In a statement to the Post, Live Nation said that it does not have majority ownership or a controlling stake in any of the entities that received funds. It was also noted some $2 billion in Save Our Stages funding has not been used, so it appears that, at least by SBA standards, no qualifying venues that applied for funding were passed over in favor of Live Nation subsidiaries.
“Therefore we don’t have the ability to tell these partners that they can’t get access to these funds, especially considering the SBA reviewed and approved their applications before any funds were given out,” the company’s statement said. “These entities control their own day to day operations, and the folks running these small businesses used every resource legally available to them to support their employees through this crisis, which was not only their right but also an entirely understandable and human thing to do.”
“As the largest employer in the live music industry of course we advocated for support to be available to all live music workers no matter where they work,” the company’s statement continued. “Ultimately Live Nation wasn’t eligible and that’s ok, we still supported the bill for the good of the industry.”

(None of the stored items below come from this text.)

===== src/rtl/ipi_cmd_pkg.sv =====
package ipi_cmd_pkg;
   // Field positions of the low command word (software-visible layout)
   localparam int LO_VEC_LSB   = 0;
   localparam int LO_DMODE_LSB = 8;
   localparam int LO_DSTM_BIT  = 11;
   localparam int LO_BUSY_BIT  = 12;
   localparam int LO_LEVEL_BIT = 14;
   localparam int LO_TRIG_BIT  = 15;
   localparam int LO_SH_LSB    = 18;
   // Field position of the high command word
   localparam int HI_DEST_LSB  = 24;

   typedef enum logic [1:0] {
      ROUTE_DIRECT   = 2'd0,
      ROUTE_SELF     = 2'd1,
      ROUTE_ALL_INCL = 2'd2,
      ROUTE_ALL_EXCL = 2'd3
   } route_e;
endpackage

But although Congress wrote the rules of the program, its implementation and qualifications were determined by the SBA. The report notes that majority ownership is relatively straightforward to determine, but corporate experts said determining “control” of a company can require more nuance and case-by-case analysis. In this case, the SBA defined “control” as “both the strategic policy setting exercised by boards of directors or similar organizational governance bodies and the day-to-day management and administration of business operations as overseen by principals,” according to an agency document on the program cited by the Post, noting that a firm could be the largest single shareholder of a subsidiary but not technically “control” it. The SEC’s definition of “subsidiary” is “an affiliate controlled by such person directly, or indirectly through one or more intermediaries.”
In a statement to the Post, an SBA official defended the awards as proper and said that Live Nation does not “directly own” any entity that received grants through the program. “SBA is also aware of and monitoring all applicants and awardees in which Live Nation Entertainment, Inc. has disclosed to the SEC in its annual filings as being ‘subsidiaries,’” the SBA statement said. “Through a robust grant monitoring process, SBA reviews and investigates, as necessary, to ensure the law is being followed and vice versa, that businesses are not penalized for having non-controlling, silent investors or completely typical legal and tax structures.”

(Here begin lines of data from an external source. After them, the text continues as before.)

$ cat src/rtl/oc_repeat_latch.sv
module oc_repeat_latch
  import oc_rl_pkg::*;
#(
  parameter int N_CH  = 3,
  parameter int CNT_W = 4,
  parameter int DLY_W = 8,
  parameter int CUR_W = 16,
  parameter int RCV_W = 8
) (
  input  logic                    clk,
  input  logic                    rst,
  input  logic [N_CH-1:0]         trip_i,
  input  logic                    ch_clear_i,
  input  logic [CNT_W-1:0]        limit_i,
  input  logic [DLY_W-1:0]        dec_delay_i,
  input  logic                    tick_i,
  input  logic                    fet_auto_i,
  input  logic                    load_gone_i,
  input  logic signed [CUR_W-1:0] cur_i,
  input  logic signed [CUR_W-1:0] rcv_thresh_i,
  input  logic [RCV_W-1:0]        rcv_time_i,
  input  logic                    chg_rcv_en_i,
  input  logic                    chg_fet_on_i,
  input  logic                    host_rcv_i,
  output logic                    alert_o,
  output logic                    latch_o,
  output logic                    fet_off_o
);
  logic [CNT_W-1:0] cnt;
  logic             clr, chg_done, latched;
  clr_src_t         src;

  assign src = '{load: load_gone_i, host: host_rcv_i, chg: chg_done};

  oc_rl_count #(.N_CH(N_CH), .CNT_W(CNT_W), .DLY_W(DLY_W)) u_count (
    .clk(clk), .rst(rst), .trip_i(trip_i), .clr_i(clr), .hold_i(latched),
    .ch_clear_i(ch_clear_i), .tick_i(tick_i), .dec_delay_i(dec_delay_i),
    .cnt_o(cnt)
  );

  oc_rl_recover #(.CUR_W(CUR_W), .RCV_W(RCV_W)) u_recover (
    .clk(clk), .rst(rst),
    .arm_i(latched && chg_rcv_en_i && chg_fet_on_i),
    .tick_i(tick_i), .cur_i(cur_i), .thr_i(rcv_thresh_i),
    .rcv_time_i(rcv_time_i), .done_o(chg_done)
  );

  oc_rl_latch #(.CNT_W(CNT_W)) u_latch (
    .clk(clk), .rst(rst), .cnt_i(cnt), .limit_i(limit_i), .src_i(src),
    .fet_auto_i(fet_auto_i), .ch_clear_i(ch_clear_i), .clr_o(clr),
    .latch_o(latched), .fet_off_o(fet_off_o)
  );

  assign latch_o = latched;
  assign alert_o = (cnt != '0) && !latched;
endmodule

$ cat config.mk
export PLATFORM = sky130hd
export DESIGN_NAME = oc_repeat_latch
export DESIGN_NICKNAME = d
export VERILOG_FILES = /design/src/rtl/oc_rl_pkg.sv /design/src/rtl/oc_rl_count.sv /design/src/rtl/oc_rl_recover.sv /design/src/rtl/oc_rl_latch.sv /design/src/rtl/oc_repeat_latch.sv
export SDC_FILE = /design/constraint.sdc
export NUM_CORES = 1
export LEC_CHECK = 0
export CAP_MARGIN = 40
export CORE_ASPECT_RATIO = 0.6
export CORE_MARGIN = 5
export CORE_UTILIZATION = 48
export CTS_CLUSTER_SIZE = 12
export DETAILED_ROUTE_END_ITERATION = 8
export PLACE_DENSITY_LB_ADDON = 0.25
export SYNTH_ARGS = -nofsm -noshare
export SYNTH_HDL_FRONTEND = slang
export SYNTH_SLANG_ARGS = --single-unit
$ cat constraint.sdc
create_clock -name clk -period 4.17 [get_ports clk]
set_clock_uncertainty 0.05 [all_clocks]
set_input_delay 1.251 -clock clk [delete_from_list [all_inputs] [get_ports clk]]
set_output_delay 1.251 -clock clk [all_outputs]
set_load 0.1 [all_outputs]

While “Save Our Stages” — officially known as the Shuttered Venue Operators Grant program — was passed by Congress in December of 2020 and offered relief awards of up to $10 million to performance venues, museums, producers and talent managers, the SBA took nearly six months to begin distributing the funds.

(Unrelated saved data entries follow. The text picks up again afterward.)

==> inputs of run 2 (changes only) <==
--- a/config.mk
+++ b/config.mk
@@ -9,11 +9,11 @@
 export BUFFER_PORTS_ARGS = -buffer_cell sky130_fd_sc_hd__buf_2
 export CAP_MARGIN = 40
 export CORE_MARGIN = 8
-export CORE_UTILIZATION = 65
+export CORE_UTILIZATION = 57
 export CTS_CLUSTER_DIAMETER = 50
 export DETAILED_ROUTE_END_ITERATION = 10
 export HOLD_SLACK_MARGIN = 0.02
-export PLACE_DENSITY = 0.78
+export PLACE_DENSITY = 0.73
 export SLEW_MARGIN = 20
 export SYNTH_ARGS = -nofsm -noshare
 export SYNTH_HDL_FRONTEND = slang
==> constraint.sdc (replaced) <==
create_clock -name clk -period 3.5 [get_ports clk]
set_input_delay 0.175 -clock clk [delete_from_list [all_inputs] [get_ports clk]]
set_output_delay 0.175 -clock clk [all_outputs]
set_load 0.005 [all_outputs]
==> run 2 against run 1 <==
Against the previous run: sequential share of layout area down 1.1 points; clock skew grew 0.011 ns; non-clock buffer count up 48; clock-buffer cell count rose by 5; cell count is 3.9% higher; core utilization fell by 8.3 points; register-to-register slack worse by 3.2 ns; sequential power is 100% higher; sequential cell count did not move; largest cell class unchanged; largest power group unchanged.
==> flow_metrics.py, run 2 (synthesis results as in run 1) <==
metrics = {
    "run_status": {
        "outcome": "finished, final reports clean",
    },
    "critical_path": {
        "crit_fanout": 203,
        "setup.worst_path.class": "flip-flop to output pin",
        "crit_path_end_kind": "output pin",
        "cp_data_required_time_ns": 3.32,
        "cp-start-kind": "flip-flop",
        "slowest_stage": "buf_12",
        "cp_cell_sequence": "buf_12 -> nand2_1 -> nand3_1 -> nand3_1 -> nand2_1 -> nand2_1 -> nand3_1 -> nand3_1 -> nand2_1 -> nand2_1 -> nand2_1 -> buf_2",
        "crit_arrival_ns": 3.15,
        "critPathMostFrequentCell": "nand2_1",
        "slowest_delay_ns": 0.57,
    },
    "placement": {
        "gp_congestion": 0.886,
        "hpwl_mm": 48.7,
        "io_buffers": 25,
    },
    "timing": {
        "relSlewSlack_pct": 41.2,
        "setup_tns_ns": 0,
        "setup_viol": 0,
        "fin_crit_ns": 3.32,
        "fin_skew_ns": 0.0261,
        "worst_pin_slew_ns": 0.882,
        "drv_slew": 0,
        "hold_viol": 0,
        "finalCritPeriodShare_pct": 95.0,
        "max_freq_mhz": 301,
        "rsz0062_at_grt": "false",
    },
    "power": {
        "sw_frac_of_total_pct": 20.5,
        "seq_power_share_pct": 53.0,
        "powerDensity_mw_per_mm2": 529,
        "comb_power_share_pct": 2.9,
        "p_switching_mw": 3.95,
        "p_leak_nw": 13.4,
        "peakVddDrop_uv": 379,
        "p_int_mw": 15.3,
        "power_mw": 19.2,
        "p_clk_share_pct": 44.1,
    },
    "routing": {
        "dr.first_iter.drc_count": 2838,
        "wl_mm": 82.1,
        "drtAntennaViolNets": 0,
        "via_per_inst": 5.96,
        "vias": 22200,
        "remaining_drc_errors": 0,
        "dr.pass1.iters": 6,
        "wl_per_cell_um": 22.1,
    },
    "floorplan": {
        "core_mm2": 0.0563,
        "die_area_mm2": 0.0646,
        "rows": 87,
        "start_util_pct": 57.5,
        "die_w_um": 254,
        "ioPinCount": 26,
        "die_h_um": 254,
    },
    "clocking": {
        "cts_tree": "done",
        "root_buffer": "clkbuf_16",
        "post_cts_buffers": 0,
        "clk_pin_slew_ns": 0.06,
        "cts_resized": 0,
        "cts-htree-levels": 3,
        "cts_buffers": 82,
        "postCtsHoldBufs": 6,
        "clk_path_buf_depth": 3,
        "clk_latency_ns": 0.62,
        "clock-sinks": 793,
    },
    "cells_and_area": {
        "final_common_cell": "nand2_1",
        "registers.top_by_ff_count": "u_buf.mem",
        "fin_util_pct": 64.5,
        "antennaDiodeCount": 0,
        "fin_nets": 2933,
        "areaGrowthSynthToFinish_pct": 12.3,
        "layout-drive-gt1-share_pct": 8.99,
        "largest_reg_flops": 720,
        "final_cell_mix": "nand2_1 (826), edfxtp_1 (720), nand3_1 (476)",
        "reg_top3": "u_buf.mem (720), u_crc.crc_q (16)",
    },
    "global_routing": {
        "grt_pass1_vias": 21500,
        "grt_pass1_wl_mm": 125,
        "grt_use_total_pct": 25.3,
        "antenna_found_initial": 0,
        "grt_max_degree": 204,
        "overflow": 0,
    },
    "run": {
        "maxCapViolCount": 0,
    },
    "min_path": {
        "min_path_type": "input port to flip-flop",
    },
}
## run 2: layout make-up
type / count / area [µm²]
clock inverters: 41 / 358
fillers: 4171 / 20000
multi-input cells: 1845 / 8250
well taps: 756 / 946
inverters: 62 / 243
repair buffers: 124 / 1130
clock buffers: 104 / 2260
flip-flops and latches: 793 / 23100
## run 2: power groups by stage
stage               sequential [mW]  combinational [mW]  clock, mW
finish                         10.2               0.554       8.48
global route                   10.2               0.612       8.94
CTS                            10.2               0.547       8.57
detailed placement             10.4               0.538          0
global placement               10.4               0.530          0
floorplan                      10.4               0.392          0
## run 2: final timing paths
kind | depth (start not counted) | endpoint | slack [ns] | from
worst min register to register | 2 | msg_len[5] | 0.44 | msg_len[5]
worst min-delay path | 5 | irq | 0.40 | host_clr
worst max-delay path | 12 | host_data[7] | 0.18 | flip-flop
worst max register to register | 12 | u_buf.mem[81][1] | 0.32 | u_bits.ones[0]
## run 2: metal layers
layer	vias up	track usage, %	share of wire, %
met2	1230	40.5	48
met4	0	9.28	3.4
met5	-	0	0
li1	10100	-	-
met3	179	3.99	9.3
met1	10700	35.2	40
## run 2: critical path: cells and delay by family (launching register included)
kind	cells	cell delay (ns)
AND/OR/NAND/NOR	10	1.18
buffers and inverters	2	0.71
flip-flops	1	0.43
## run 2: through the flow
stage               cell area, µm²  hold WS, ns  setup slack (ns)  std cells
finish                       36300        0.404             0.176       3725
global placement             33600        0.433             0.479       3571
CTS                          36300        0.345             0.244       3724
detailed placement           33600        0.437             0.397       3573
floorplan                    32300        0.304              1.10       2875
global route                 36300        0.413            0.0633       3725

Within days of lockdown beginning, independent venues had formed the National Independent Venues Association trade organization, which played a major role in the months-long effort to get “Save Our Stages” passed.
“The thousands of independent venues that came together to form NIVA could not have survived the pandemic shutdowns had it not been for the emergency relief provided by the Save Our Stages Act,” said NIVA executive director and co-founder Rev. Moose. “Our members are small business people that don’t have access to Wall Street financial instruments to survive a historic crisis not of their making.”